Background and study aims
Excessive bleeding after childbirth (postpartum haemorrhage, PPH) is a common and potentially serious problem affecting 1 in 20 women. Each year it causes 75,000 deaths worldwide. It also causes weakness from anaemia, delayed recovery, psychological trauma, and poor breastfeeding and bonding with their baby. Oxytocin is recommended as first line treatment for PPH as it is low cost, effective and has very few side effects. However, the PPH rate is increasing; laboratory studies suggest that repeated use of oxytocin leads to reduced effectiveness. Carboprost is an alternative treatment and there is evidence that it is more effective than oxytocin, but it is usually reserved for second/third line treatment due to side effects of diarrhoea and vomiting and its cost.

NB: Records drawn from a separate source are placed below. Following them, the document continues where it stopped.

`config.mk`:
```
export PLATFORM = sky130hd
export DESIGN_NAME = led_matrix_scan
export DESIGN_NICKNAME = d
export VERILOG_FILES = /design/src/rtl/matrix_pkg.sv /design/src/rtl/matrix_glyph_rom.sv /design/src/rtl/led_matrix_scan.sv
export SDC_FILE = /design/constraint.sdc
export NUM_CORES = 1
export LEC_CHECK = 0
export ABC_AREA = 1
export ABC_CLOCK_PERIOD_IN_PS = 1750
export BUFFER_PORTS_ARGS = -buffer_cell sky130_fd_sc_hd__buf_2
export CORE_MARGIN = 4
export CORE_UTILIZATION = 45
export DETAILED_ROUTE_END_ITERATION = 16
export GPL_TIMING_DRIVEN = 0
export PLACE_DENSITY_LB_ADDON = 0.3
export SETUP_SLACK_MARGIN = 0.3
export SLEW_MARGIN = 20
export SYNTH_ARGS = -nofsm -noshare
export SYNTH_HDL_FRONTEND = slang
export SYNTH_SLANG_ARGS = --single-unit
```
`constraint.sdc`:
```
create_clock -name clk -period 1.75 [get_ports clk]
set_input_delay 0.175 -clock clk [delete_from_list [all_inputs] [get_ports clk]]
set_output_delay 0.175 -clock clk [all_outputs]
set_load 0.05 [all_outputs]
```
`src/rtl/matrix_pkg.sv`:
```
`default_nettype none
// ============================================================================
// Module      : matrix_pkg
// Description : Shared constants, types and the 5x7 glyph table for the
//               LED matrix column scanner.
// Revision    : 1.0 - initial release
// ============================================================================
package matrix_pkg;

  localparam int N_COLS = 5;
  localparam int N_ROWS = 7;
  localparam int COL_W  = 3;

  // Functionality code delivered by the matrix-path selector
  typedef logic [2:0] code_t;

  // GLYPH_TABLE[code][column] is the row pattern for that column, bit 0 = top.
  // Entries are listed from code 7 down to code 0, column 4 down to column 0.
  // Code 0 is the "access denied" X; code 7 is an all-dark glyph.
  localparam logic [7:0][N_COLS-1:0][N_ROWS-1:0] GLYPH_TABLE = {
    7'h00, 7'h00, 7'h00, 7'h00, 7'h00,  // code 7
    7'h30, 7'h49, 7'h49, 7'h4A, 7'h3C,  // code 6
    7'h39, 7'h45, 7'h45, 7'h45, 7'h27,  // code 5
    7'h10, 7'h7F, 7'h12, 7'h14, 7'h18,  // code 4
    7'h36, 7'h49, 7'h49, 7'h41, 7'h22,  // code 3
    7'h46, 7'h49, 7'h49, 7'h51, 7'h62,  // code 2
    7'h00, 7'h40, 7'h7F, 7'h42, 7'h00,  // code 1
    7'h41, 7'h22, 7'h1C, 7'h22, 7'h41   // code 0
  };

  // Active-low one-cold column enable for a column index
  function automatic logic [N_COLS-1:0] col_enable_n(input logic [COL_W-1:0] idx);
    return ~(N_COLS'(1) << idx);
  endfunction

endpackage
`default_nettype wire

```
`src/rtl/matrix_glyph_rom.sv`:
```
`default_nettype none
// ============================================================================
// Module      : matrix_glyph_rom
// Description : Combinational lookup of the row pattern for one column of
//               the glyph selected by a functionality code.
// Revision    : 1.0 - initial release
// ============================================================================
module matrix_glyph_rom
  import matrix_pkg::*;
(
  input  code_t                   code,
  input  logic [COL_W-1:0]        col,
  output logic [N_ROWS-1:0]       pattern
);

  // Table lookup; column indices beyond the matrix read as dark
  always_comb begin
    pattern = '0;
    if (col < COL_W'(N_COLS)) begin
      pattern = GLYPH_TABLE[code][col];
    end
  end

endmodule
`default_nettype wire

```
`src/rtl/led_matrix_scan.sv`:
```
`default_nettype none
// ============================================================================
// Module      : led_matrix_scan
// Description : 5x7 LED matrix column scanner. A prescaler divides clk into
//               column slots, the column index walks 0..4, and the displayed
//               code is swapped only at frame boundaries. Each slot begins
//               with BLANK dead-time cycles to avoid ghosting.
//               Optional macro MATRIX_BLINK_EN: blink code 0 with a period of
//               2*BLINK_FRAMES frames.
// Revision    : 1.0 - initial release
// ============================================================================
module led_matrix_scan
  import matrix_pkg::*;
#(
  parameter int DIV          = 50000,
  parameter int BLANK        = 2,
  parameter int BLINK_FRAMES = 50
) (
  input  logic              clk,
  input  logic              rst_n,
  input  logic [2:0]        code_in,
  input  logic              load,
  output logic [N_COLS-1:0] col_n,
  output logic [N_ROWS-1:0] row,
  output logic              frame_done
);

  localparam int                PW       = $clog2(DIV);
  localparam logic [PW-1:0]     PS_LAST  = PW'(DIV - 1);
  localparam logic [PW-1:0]     PS_BLANK = PW'(BLANK);
  localparam logic [COL_W-1:0]  COL_LAST = COL_W'(N_COLS - 1);

  logic              r_started;
  logic [PW-1:0]     r_presc;
  logic [COL_W-1:0]  r_index;
  code_t             r_active;
  code_t             r_pending;
  logic              r_flag;

  logic              w_tick;
  logic              w_frame_tick;
  logic [COL_W-1:0]  w_next_index;
  code_t             w_active_next;
  logic [N_ROWS-1:0] w_pattern;
  logic              w_blink_mute;

  assign w_tick       = r_started && (r_presc == PS_LAST);
  assign w_frame_tick = w_tick && (r_index == COL_LAST);
  assign w_next_index = (r_index == COL_LAST) ? '0 : r_index + COL_W'(1);

  // Prescaler; the first edge after reset only arms the scan so column 0
  // gets a full slot
  always_ff @(posedge clk or negedge rst_n) begin
    if (!rst_n) begin
      r_started <= 1'b0;
      r_presc   <= '0;
    end else if (!r_started) begin
      r_started <= 1'b1;
    end else if (w_tick) begin
      r_presc   <= '0;
    end else begin
      r_presc   <= r_presc + PW'(1);
    end
  end

  // Column index and registered column enables move together
  always_ff @(posedge clk or negedge rst_n) begin
    if (!rst_n) begin
      r_index <= '0;
      col_n   <= '1;
    end else if (!r_started) begin
      col_n   <= col_enable_n('0);
    end else if (w_tick) begin
      r_index <= w_next_index;
      col_n   <= col_enable_n(w_next_index);
    end
  end

  // Frame-complete pulse, registered on the 4->0 tick
  always_ff @(posedge clk or negedge rst_n) begin
    if (!rst_n) begin
      frame_done <= 1'b0;
    end else begin
      frame_done <= w_frame_tick;
    end
  end

  // Next displayed code: a load on the frame tick wins over the pending one
  always_comb begin
    w_active_next = r_active;
    if (w_frame_tick) begin
      if (load) begin
        w_active_next = code_in;
      end else if (r_flag) begin
        w_active_next = r_pending;
      end
    end
  end

  // Code registers; pending is consumed or bypassed only at frame boundaries
  always_ff @(posedge clk or negedge rst_n) begin
    if (!rst_n) begin
      r_active  <= '0;
      r_pending <= '0;
      r_flag    <= 1'b0;
    end else begin
      r_active <= w_active_next;
      if (w_frame_tick) begin
        r_flag <= 1'b0;
      end else if (load) begin
        r_pending <= code_in;
        r_flag    <= 1'b1;
      end
    end
  end

`ifdef MATRIX_BLINK_EN
  localparam int               BW         = $clog2(BLINK_FRAMES + 1);
  localparam logic [BW-1:0]    BLINK_LAST = BW'(BLINK_FRAMES - 1);

  logic [BW-1:0] r_blink_cnt;
  logic          r_blink_on;

  // Frame counter toggling the blink phase while code 0 is shown; a code
  // change restarts the cycle in the on phase
  always_ff @(posedge clk or negedge rst_n) begin
    if (!rst_n) begin
      r_blink_cnt <= '0;
      r_blink_on  <= 1'b1;
    end else if (w_frame_tick) begin
      if (w_active_next != r_active) begin
        r_blink_cnt <= '0;
        r_blink_on  <= 1'b1;
      end else if (r_active == code_t'(0)) begin
        if (r_blink_cnt == BLINK_LAST) begin
          r_blink_cnt <= '0;
          r_blink_on  <= ~r_blink_on;
        end else begin
          r_blink_cnt <= r_blink_cnt + BW'(1);
        end
      end
    end
  end

  assign w_blink_mute = (r_active == code_t'(0)) && !r_blink_on;
`else
  logic w_unused_blink_cfg;
  assign w_unused_blink_cfg = |BLINK_FRAMES;
  assign w_blink_mute       = 1'b0;
`endif

  matrix_glyph_rom u_glyph_rom (
    .code    (r_active),
    .col     (r_index),
    .pattern (w_pattern)
  );

  // Row drive is gated by r_started so reset darkens it without a clock
  assign row = (r_started && (r_presc >= PS_BLANK) && !w_blink_mute) ? w_pattern : '0;

endmodule
`default_nettype wire
```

The aim of this study is to compare the two drugs, carboprost and oxytocin, currently used to treat PPH, to find out whether it is better to use carboprost or oxytocin as the first drug for treatment for PPH.
Who can participate?
Women aged 16 and over with PPH
What does the study involve?
Participants are randomly allocated to one of two groups. Two injections are administered. One group receives carboprost and placebo (dummy drug) and the other group receives oxytocin and placebo (dummy drug). There are no extra clinic visits required. Data is collected from medical records. Each participant is followed up 24 hours and 4 weeks later to complete a questionnaire and collect information regarding their healthcare resource use and quality of life. Paper follow-up documents are posted to the homes of participants for their completion
What are the possible benefits and risks of participating?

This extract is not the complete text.